__Data shown__
+===+
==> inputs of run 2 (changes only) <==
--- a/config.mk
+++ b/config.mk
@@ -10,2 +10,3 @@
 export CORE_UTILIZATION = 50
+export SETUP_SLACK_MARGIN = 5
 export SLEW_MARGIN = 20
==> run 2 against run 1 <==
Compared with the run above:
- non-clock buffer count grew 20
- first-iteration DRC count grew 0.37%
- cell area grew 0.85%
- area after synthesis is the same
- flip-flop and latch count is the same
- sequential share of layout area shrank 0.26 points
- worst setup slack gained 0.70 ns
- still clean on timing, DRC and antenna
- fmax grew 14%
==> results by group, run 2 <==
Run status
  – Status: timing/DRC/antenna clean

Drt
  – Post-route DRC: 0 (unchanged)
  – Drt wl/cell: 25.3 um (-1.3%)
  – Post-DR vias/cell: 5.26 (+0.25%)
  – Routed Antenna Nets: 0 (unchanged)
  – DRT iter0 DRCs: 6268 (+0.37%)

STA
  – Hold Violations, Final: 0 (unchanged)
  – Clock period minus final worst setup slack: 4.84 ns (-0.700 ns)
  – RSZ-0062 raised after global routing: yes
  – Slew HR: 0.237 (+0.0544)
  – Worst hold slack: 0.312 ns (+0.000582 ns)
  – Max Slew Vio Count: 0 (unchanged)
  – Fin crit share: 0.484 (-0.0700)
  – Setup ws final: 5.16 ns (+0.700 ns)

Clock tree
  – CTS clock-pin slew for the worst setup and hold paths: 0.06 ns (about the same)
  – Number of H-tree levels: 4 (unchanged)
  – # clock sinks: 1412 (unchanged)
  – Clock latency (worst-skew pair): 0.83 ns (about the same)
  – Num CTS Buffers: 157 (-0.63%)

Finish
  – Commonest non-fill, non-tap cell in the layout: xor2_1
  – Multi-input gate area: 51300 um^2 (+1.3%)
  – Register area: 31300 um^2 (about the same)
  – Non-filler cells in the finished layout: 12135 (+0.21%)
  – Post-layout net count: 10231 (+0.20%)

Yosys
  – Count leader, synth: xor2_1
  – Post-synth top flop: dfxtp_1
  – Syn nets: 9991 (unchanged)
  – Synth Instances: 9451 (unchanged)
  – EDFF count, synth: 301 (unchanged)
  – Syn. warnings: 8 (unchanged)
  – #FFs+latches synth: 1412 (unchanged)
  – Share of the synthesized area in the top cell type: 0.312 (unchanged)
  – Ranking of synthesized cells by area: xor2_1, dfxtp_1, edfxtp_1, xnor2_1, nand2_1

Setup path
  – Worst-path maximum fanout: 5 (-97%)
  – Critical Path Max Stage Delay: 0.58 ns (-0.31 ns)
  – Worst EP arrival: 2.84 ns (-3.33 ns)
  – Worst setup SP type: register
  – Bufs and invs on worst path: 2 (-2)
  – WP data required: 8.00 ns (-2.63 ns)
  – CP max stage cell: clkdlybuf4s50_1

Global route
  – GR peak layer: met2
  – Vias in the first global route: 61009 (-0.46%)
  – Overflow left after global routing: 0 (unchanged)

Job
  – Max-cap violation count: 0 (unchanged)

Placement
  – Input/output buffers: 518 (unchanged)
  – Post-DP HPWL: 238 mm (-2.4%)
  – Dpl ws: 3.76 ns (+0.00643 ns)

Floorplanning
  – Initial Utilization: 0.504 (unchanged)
+===+
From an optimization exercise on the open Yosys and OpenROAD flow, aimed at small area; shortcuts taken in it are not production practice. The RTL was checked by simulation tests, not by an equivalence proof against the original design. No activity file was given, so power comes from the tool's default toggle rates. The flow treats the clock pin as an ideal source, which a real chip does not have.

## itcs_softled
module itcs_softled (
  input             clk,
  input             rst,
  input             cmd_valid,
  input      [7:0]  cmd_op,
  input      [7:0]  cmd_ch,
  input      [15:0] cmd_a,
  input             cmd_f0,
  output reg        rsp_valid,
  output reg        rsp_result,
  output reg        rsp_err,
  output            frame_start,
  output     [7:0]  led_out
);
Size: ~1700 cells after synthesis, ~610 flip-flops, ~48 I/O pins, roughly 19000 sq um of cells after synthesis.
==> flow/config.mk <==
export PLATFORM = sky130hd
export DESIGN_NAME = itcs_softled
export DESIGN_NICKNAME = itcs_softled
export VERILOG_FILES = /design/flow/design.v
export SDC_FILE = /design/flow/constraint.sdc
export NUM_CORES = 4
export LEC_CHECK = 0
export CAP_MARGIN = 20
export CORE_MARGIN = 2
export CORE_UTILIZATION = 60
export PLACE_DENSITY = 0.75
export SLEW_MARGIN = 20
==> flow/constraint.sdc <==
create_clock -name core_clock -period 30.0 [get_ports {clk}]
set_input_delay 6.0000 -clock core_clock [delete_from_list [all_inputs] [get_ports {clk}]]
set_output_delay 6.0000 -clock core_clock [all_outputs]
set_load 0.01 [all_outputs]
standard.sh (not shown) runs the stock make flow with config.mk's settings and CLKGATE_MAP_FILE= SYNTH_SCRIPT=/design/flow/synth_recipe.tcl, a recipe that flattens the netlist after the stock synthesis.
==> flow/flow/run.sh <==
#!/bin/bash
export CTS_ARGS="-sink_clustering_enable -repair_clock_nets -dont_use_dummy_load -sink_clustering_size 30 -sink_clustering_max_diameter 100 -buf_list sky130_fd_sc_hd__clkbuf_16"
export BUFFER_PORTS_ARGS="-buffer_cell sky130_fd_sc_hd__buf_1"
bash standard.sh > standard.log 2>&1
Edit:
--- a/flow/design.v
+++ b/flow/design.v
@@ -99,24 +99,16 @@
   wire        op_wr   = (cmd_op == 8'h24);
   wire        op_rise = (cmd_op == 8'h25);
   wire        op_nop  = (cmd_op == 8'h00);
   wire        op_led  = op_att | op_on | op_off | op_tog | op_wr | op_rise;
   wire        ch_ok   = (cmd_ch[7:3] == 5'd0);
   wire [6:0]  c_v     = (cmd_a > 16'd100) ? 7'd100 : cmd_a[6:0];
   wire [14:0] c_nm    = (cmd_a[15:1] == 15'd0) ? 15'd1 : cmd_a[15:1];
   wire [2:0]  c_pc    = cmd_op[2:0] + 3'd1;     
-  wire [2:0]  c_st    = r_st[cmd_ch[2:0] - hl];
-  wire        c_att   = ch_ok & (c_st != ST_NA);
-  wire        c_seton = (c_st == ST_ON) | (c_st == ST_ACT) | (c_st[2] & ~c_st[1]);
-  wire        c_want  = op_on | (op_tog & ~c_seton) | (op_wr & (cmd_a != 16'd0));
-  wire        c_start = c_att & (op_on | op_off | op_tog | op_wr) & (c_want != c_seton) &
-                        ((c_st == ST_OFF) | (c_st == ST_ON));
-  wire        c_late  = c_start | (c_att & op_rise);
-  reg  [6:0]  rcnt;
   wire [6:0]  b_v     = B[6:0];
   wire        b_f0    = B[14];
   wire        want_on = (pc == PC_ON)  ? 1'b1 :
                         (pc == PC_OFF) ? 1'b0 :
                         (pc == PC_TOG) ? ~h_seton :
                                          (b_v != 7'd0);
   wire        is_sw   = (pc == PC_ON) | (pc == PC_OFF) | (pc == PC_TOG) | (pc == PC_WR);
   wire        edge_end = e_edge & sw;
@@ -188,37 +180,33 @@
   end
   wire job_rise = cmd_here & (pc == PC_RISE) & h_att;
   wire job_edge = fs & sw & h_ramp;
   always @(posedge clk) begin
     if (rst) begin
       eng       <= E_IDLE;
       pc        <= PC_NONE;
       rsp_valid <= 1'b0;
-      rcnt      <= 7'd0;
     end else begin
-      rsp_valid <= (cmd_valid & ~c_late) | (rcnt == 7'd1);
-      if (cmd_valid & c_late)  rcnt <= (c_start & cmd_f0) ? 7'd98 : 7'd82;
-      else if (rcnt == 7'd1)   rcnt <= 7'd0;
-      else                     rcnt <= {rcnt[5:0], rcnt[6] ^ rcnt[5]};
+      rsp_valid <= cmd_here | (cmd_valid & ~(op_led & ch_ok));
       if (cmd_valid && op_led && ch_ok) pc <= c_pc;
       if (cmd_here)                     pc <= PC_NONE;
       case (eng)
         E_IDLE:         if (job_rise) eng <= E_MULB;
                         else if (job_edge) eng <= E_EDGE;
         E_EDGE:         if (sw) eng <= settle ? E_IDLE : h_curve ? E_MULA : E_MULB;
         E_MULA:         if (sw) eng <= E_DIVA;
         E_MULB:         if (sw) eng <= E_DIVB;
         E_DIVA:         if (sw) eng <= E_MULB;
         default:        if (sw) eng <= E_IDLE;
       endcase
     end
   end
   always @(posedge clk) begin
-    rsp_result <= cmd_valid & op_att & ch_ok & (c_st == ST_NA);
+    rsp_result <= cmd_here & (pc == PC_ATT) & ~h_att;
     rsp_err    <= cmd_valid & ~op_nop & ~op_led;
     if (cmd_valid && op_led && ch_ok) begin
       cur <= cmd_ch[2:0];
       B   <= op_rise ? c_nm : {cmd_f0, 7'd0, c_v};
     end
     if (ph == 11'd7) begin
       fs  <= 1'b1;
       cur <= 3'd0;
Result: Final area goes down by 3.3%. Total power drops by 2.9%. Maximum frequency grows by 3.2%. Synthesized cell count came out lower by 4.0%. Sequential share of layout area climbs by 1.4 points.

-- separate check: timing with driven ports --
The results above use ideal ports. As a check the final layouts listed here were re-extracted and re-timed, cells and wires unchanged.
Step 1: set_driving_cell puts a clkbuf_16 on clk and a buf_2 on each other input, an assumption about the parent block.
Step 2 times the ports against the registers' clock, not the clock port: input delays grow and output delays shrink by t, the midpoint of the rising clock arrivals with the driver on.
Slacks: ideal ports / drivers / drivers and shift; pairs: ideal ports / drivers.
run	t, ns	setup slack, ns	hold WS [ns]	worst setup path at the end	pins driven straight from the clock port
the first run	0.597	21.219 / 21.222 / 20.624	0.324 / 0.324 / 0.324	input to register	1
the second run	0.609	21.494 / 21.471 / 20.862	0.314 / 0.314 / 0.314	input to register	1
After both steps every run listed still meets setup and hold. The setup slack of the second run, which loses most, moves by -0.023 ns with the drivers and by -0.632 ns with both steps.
+===+
__What is required__
Among the lines above, find those with the word "same". Copy them.

__Response to this task__
- area after synthesis is the same
- flip-flop and latch count is the same
  – CTS clock-pin slew for the worst setup and hold paths: 0.06 ns (about the same)
  – Clock latency (worst-skew pair): 0.83 ns (about the same)
  – Register area: 31300 um^2 (about the same)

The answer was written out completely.